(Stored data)
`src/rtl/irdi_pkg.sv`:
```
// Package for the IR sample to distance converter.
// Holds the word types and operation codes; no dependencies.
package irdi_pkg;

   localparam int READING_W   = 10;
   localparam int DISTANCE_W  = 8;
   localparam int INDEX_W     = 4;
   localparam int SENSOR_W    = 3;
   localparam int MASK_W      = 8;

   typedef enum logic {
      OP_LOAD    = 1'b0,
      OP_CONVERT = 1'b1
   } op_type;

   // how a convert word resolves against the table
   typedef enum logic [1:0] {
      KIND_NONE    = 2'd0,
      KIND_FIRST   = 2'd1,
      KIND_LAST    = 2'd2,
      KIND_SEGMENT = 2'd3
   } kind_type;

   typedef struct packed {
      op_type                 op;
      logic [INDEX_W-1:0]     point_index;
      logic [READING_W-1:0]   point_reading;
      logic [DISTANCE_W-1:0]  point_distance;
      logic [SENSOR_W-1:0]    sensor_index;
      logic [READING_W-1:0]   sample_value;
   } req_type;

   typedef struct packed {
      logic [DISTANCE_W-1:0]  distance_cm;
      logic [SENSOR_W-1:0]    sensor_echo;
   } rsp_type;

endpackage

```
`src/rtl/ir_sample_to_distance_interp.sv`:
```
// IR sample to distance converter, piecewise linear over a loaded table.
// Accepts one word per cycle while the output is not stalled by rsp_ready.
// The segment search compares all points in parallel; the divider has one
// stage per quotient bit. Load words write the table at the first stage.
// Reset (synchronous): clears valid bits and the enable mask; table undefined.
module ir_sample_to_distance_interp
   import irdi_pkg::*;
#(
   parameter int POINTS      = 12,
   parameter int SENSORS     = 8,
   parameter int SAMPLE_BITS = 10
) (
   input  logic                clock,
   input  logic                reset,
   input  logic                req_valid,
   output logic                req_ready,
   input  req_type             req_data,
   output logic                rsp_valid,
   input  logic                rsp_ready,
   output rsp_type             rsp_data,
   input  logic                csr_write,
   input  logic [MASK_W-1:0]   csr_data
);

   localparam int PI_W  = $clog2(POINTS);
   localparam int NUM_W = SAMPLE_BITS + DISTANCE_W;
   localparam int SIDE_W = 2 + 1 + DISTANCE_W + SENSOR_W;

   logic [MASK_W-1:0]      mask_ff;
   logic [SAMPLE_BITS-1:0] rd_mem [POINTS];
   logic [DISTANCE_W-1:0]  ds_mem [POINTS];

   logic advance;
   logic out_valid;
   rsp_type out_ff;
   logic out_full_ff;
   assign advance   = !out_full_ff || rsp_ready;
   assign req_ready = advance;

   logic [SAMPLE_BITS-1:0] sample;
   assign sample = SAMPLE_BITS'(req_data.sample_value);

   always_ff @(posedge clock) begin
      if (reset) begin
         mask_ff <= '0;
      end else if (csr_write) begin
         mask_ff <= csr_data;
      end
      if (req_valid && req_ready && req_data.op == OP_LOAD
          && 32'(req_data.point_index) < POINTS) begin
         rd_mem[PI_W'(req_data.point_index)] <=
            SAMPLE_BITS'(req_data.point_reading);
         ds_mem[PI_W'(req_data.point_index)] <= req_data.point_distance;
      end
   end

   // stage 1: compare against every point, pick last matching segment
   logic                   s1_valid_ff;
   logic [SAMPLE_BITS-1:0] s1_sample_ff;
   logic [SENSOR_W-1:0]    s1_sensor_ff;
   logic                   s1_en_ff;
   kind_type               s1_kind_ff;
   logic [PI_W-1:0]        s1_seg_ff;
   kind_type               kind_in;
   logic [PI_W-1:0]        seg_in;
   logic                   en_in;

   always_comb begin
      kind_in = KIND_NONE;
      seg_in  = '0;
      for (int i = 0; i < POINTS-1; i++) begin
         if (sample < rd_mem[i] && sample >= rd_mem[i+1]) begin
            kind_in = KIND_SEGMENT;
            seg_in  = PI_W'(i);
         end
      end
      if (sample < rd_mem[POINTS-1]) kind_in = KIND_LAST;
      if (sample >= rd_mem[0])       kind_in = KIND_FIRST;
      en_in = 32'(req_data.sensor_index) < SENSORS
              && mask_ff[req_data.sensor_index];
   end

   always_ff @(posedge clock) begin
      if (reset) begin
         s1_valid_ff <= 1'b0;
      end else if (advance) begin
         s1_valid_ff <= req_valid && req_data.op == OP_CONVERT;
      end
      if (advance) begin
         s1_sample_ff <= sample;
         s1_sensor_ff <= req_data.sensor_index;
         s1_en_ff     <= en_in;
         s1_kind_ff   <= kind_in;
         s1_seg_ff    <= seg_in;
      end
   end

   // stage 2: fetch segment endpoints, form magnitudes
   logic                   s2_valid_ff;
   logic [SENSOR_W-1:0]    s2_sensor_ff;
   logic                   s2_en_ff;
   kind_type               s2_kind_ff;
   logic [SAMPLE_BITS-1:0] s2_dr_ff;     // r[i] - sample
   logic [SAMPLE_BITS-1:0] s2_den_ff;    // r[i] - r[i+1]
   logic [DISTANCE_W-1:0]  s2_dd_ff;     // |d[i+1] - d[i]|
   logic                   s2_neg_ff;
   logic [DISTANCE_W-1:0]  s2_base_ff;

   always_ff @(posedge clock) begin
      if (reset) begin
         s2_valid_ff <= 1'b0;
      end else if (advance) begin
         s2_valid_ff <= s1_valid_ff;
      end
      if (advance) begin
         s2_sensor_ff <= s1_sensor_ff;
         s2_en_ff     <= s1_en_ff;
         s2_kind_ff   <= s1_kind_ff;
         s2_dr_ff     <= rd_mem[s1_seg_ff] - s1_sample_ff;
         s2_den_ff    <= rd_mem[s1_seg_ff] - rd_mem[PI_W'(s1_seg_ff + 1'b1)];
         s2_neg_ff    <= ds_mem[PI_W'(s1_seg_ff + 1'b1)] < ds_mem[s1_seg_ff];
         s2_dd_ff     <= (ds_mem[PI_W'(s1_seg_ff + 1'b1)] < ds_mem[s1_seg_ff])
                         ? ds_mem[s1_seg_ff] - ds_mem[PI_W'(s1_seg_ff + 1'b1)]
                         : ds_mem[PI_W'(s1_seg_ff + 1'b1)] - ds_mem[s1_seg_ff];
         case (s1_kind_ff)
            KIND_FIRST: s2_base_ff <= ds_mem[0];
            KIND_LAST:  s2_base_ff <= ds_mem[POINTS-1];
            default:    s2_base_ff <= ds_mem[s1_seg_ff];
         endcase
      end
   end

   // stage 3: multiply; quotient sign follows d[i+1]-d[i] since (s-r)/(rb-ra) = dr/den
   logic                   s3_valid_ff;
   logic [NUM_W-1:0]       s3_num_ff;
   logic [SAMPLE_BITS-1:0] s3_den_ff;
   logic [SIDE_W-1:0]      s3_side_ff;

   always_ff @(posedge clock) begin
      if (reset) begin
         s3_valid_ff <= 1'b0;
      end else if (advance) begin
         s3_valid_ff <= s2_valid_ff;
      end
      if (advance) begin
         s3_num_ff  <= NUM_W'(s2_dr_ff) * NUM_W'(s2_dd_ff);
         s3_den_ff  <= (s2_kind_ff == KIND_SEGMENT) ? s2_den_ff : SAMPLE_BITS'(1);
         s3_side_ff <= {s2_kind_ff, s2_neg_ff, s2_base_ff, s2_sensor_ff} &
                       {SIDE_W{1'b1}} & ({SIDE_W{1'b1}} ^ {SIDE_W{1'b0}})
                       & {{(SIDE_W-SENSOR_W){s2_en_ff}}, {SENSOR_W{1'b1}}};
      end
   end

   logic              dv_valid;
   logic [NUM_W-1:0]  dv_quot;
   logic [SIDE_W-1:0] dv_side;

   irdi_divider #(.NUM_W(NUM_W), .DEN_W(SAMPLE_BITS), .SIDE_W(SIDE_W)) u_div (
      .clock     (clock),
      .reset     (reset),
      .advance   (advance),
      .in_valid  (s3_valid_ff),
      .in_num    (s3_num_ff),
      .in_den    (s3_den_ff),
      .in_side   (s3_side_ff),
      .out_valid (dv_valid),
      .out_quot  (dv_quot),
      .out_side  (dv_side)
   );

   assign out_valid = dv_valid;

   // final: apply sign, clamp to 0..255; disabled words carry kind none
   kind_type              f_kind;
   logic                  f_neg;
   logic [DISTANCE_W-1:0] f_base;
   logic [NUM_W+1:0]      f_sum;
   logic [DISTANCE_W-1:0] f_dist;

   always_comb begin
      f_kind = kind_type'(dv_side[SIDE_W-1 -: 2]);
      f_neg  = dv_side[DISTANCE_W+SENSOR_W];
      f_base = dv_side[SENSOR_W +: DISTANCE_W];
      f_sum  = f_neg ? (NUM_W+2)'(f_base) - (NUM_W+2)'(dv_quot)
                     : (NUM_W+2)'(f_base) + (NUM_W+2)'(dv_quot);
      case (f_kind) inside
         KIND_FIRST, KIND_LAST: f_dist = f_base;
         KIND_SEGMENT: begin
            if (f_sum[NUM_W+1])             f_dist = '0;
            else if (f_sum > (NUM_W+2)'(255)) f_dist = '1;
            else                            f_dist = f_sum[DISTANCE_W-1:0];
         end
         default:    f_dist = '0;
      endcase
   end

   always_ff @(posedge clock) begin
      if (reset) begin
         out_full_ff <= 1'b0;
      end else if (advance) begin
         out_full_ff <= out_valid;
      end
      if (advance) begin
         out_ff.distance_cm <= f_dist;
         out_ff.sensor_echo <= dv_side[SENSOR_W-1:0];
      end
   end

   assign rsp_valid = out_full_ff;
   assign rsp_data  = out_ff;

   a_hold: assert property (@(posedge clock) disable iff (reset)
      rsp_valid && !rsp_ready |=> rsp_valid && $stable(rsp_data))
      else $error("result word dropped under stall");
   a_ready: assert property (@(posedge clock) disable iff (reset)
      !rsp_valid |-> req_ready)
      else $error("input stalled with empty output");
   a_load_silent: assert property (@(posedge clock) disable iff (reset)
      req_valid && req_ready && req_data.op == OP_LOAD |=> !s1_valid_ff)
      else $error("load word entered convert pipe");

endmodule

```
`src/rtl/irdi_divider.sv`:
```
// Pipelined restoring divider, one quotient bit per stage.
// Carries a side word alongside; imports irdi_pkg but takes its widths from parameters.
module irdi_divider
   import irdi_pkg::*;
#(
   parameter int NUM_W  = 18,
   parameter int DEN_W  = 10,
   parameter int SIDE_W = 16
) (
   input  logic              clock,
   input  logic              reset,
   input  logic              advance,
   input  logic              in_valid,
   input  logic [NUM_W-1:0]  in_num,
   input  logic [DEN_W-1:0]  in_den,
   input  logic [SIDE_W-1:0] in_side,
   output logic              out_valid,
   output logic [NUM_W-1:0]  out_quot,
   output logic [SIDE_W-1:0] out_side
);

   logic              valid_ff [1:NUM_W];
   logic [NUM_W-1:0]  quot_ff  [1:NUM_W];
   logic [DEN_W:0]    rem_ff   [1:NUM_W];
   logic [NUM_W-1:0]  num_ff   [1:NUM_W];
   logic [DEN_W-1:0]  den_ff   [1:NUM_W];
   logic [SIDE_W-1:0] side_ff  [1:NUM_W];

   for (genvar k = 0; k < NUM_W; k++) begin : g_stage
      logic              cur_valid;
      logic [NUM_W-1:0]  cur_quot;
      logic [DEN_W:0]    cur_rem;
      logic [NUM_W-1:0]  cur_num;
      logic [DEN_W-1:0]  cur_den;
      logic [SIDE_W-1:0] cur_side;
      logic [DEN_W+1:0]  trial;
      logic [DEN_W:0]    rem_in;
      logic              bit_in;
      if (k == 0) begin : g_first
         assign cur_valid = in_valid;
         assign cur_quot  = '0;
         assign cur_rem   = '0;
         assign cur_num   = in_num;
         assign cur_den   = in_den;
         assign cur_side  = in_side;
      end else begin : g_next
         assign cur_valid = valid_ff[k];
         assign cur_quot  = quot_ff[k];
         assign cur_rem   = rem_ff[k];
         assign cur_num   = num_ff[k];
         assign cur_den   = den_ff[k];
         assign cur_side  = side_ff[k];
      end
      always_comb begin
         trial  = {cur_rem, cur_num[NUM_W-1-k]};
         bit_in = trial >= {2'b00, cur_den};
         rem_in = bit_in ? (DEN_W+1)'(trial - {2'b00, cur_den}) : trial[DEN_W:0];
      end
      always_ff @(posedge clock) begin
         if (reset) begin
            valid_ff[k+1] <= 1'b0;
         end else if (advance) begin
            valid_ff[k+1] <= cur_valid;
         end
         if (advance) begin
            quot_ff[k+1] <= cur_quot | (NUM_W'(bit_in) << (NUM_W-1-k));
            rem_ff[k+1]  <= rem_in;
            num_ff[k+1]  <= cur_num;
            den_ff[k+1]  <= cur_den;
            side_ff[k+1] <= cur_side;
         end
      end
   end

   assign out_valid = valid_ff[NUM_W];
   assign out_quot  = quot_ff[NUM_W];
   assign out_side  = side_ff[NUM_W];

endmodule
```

> [Exercise description] Scan the records above for the string "against", then select every line that holds it.

> [Response area]
   // how a convert word resolves against the table
   // stage 1: compare against every point, pick last matching segment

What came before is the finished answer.